Dette de SNCF Réseau : le rail, grand sacrifié de la gabegie socialiste

Dette SNCF Réseau rail sacrifié gabegie socialiste
 
Le gouvernement socialiste s’apprête à faire machine arrière sur l’apurement de la colossale dette de SNCF Réseau, propriétaire des voies ferrées, qui s’élève à 44,1 milliards d’euros. Il dément ainsi la volonté exprimée par Manuel Valls, Premier ministre, devant l’Assemblée en juin, qui avait assuré, après avoir lâché la direction de la SNCF face aux grèves contre la réforme du statut des cheminots, qu’un rapport étudierait une reprise de « tout ou partie » de cette dette par l’Etat. Le rapport vient de paraître : il rejette toute requalification de cette dette en dette de l’Etat.

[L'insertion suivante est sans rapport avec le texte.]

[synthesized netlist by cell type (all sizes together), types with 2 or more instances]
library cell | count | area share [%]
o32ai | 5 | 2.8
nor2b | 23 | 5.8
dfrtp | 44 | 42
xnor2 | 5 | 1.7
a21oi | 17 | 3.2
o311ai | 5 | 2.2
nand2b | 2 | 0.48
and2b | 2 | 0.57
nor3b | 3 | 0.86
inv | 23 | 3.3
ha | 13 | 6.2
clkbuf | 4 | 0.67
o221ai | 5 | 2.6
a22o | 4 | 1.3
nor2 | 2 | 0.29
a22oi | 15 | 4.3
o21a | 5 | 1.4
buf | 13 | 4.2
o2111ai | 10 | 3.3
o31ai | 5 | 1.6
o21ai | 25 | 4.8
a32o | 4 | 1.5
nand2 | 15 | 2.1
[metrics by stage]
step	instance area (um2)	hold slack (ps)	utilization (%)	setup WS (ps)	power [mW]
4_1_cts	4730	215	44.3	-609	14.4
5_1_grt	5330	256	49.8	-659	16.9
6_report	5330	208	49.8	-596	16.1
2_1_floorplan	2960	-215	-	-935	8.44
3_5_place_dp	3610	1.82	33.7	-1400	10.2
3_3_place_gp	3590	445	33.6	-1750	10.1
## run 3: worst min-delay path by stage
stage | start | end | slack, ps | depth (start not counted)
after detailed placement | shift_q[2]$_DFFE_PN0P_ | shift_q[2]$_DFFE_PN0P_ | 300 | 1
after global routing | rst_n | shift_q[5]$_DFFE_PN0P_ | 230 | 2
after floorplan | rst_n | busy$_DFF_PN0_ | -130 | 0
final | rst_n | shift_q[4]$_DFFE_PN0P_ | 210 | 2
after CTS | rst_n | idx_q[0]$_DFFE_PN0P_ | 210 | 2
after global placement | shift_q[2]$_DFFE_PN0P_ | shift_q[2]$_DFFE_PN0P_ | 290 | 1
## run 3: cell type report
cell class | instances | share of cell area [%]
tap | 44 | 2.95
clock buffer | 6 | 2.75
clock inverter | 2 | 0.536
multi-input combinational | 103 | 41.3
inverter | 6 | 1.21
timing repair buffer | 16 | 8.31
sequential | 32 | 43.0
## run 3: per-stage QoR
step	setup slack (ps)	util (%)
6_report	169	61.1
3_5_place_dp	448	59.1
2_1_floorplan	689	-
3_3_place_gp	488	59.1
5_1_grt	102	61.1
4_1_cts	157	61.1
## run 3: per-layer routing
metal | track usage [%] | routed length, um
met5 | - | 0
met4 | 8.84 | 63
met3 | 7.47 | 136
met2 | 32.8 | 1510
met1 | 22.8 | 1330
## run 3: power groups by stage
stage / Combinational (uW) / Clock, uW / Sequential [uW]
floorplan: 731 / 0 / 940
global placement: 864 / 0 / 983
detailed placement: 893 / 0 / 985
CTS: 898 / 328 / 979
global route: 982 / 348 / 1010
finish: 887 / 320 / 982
<file path="src/rtl/wb_regfile.sv">
// Writeback stage and 8x8 architectural register file: selects the writeback value,
// commits it, serves two bypassed combinational read ports and a one-cycle forwarding record.
module wb_regfile #(
    parameter logic [7:0] REG_RESET = 8'h00
) (
    input  logic       clk,
    input  logic       reset,
    input  logic [7:0] aluRes_wb,
    input  logic [7:0] inst_code_wb,
    input  logic       RegWrite_wb,
    input  logic       Sel2_wb,
    input  logic [2:0] rd_addr1,
    input  logic [2:0] rd_addr2,
    output logic [7:0] rd_data1,
    output logic [7:0] rd_data2,
    output logic       fwd_valid,
    output logic [2:0] fwd_addr,
    output logic [7:0] fwd_data
);

    logic [7:0] regs [8];
    logic [7:0] wb_data;
    logic [2:0] wb_addr;
    logic       bypass_en;

    // The opcode is intentionally not decoded here; jump-class suppression arrives via RegWrite_wb.
    logic unused_opcode;
    assign unused_opcode = &{1'b0, inst_code_wb[7:6]};

    assign wb_data   = Sel2_wb ? {{5{inst_code_wb[2]}}, inst_code_wb[2:0]} : aluRes_wb;
    assign wb_addr   = inst_code_wb[5:3];
    assign bypass_en = reset && RegWrite_wb;

    always_ff @(posedge clk or negedge reset) begin
        if (!reset) begin
            for (int i = 0; i < 8; i++) begin
                regs[i] <= REG_RESET;
            end
            fwd_valid <= 1'b0;
            fwd_addr  <= 3'd0;
            fwd_data  <= 8'h00;
        end else begin
            if (RegWrite_wb) begin
                regs[wb_addr] <= wb_data;
            end
            fwd_valid <= RegWrite_wb;
            fwd_addr  <= wb_addr;
            fwd_data  <= wb_data;
        end
    end

    // Forcing REG_RESET while reset is low keeps the read ports clean in the same delta as assertion.
    always_comb begin
        rd_data1 = regs[rd_addr1];
        rd_data2 = regs[rd_addr2];
        if (!reset) begin
            rd_data1 = REG_RESET;
            rd_data2 = REG_RESET;
        end else begin
            if (bypass_en && (rd_addr1 == wb_addr)) rd_data1 = wb_data;
            if (bypass_en && (rd_addr2 == wb_addr)) rd_data2 = wb_data;
        end
    end

endmodule

</file>
===== config.mk =====
export PLATFORM = sky130hd
export DESIGN_NAME = fb_column_writer_flat
export DESIGN_NICKNAME = d
export VERILOG_FILES = /design/src/rtl/fb_pkg.sv /design/src/rtl/fb_column_writer_if.sv /design/src/rtl/fb_column_writer_wall_span_calc.sv /design/src/rtl/fb_column_writer.sv /design/src/flat_wrapper.sv
export SDC_FILE = /design/constraint.sdc
export NUM_CORES = 1
export LEC_CHECK = 0
export ABC_AREA = 1
export CORE_MARGIN = 1
export CORE_UTILIZATION = 59
export DETAILED_ROUTE_END_ITERATION = 12
export HOLD_SLACK_MARGIN = 0.08
export PLACE_DENSITY = 0.86
export SYNTH_ARGS = -nofsm -noshare
export SYNTH_HDL_FRONTEND = slang
export SYNTH_SLANG_ARGS = --single-unit

===== constraint.sdc =====
create_clock -name pixel_clk_in -period 7.5 [get_ports pixel_clk_in]
set_input_delay 1.5 -clock pixel_clk_in [delete_from_list [all_inputs] [get_ports pixel_clk_in]]
set_output_delay 1.5 -clock pixel_clk_in [all_outputs]
set_load 0.03 [all_outputs]
$ cat config.mk
export PLATFORM = sky130hd
export DESIGN_NAME = mem_bus_arbiter_flat
export DESIGN_NICKNAME = d
export VERILOG_FILES = /design/src/rtl/mem_bus_arbiter_if.sv /design/src/rtl/mem_bus_arbiter.sv /design/src/flat_wrapper.sv
export SDC_FILE = /design/constraint.sdc
export NUM_CORES = 1
export LEC_CHECK = 0
export CAP_MARGIN = 40
export CORE_AREA = 4 4 107 109
export DETAILED_ROUTE_END_ITERATION = 16
export DIE_AREA = 0 0 111 113
export GPL_TIMING_DRIVEN = 0
export HOLD_SLACK_MARGIN = 0.15
export SLEW_MARGIN = 20
export SYNTH_ARGS = -nofsm -noshare
export SYNTH_HDL_FRONTEND = slang
export SYNTH_SLANG_ARGS = --single-unit
$ cat constraint.sdc
create_clock -name clk -period 2 [get_ports clk]
set_clock_uncertainty 0.15 [all_clocks]
set_input_delay 0.2 -clock clk [delete_from_list [all_inputs] [get_ports clk]]
set_output_delay 0.2 -clock clk [all_outputs]
set_load 0.02 [all_outputs]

Le texte est même plus clair : « Il exclut une reprise de dette, partielle ou total tout comme son cantonnement dans une structure ad hoc ». Et tant pis pour le rail, grand sacrifié de la gabegie socialiste.
 
La dette du réseau, qui avait été transférée en 1997 de la SNCF historique à RFF, nouvelle structure gérant séparément le réseau, devenue depuis cette année SNCF Réseau, coûte chaque année près de 2 milliards d’euros en intérêts. Presque l’équivalent du coût du Contournement de Nîmes et Montpellier, 70 km de voies nouvelles aptes à la très grande vitesse permettant d’éviter les deux agglomérations, et de leurs raccordements, qui sera mis en service fin 2017.
 

Statut exorbitant du cheminot, financement de la grande vitesse, centralisme : des handicaps rédhibitoires

 
La raison de ce renoncement invoquée par les rapporteurs est d’un parfait cynisme : « Une reprise de 10 milliards d’euros de dette aurait pour effet d’augmenter le déficit public d’environ 0,5 points de PIB. » Soit 2 points pour une reprise totale. Toute reprise, insistent les rapporteurs, « ferait peser une lourde contrainte sur le programme de financement de l’Etat, qui est déjà tendu. » Ils renvoient l’examen de la situation à 2019, après la signature du contrat de performance promis par le gouvernement à la SNCF, dont l’élaboration a déjà pris un sérieux retard. Hervé Maurey, sénateur (UDI) de l’Eure et spécialiste des questions d’aménagement du territoire, membre du conseil de surveillance de l’établissement de tête SNCF, qui chapeaute SNCF Réseau et SNCF Mobilités, estime dans Le Figaro que « C’est là un très mauvais coup porté à la SNCF, à qui on demande en plus de sauver Alstom ».
 
De fait, après avoir bloqué toute évolution d’un statut du cheminot SNCF représentant un poids financier rédhibitoire, le gouvernement socialiste refuse toute compensation à son veto politique. Cette attitude est d’autant plus choquante que la dette de SNC F Réseau est pour une part importante issue de l’investissement assuré par la seule SNCF pour construire la première génération des lignes à grande vitesse, dégageant alors l’Etat de tout engagement financier.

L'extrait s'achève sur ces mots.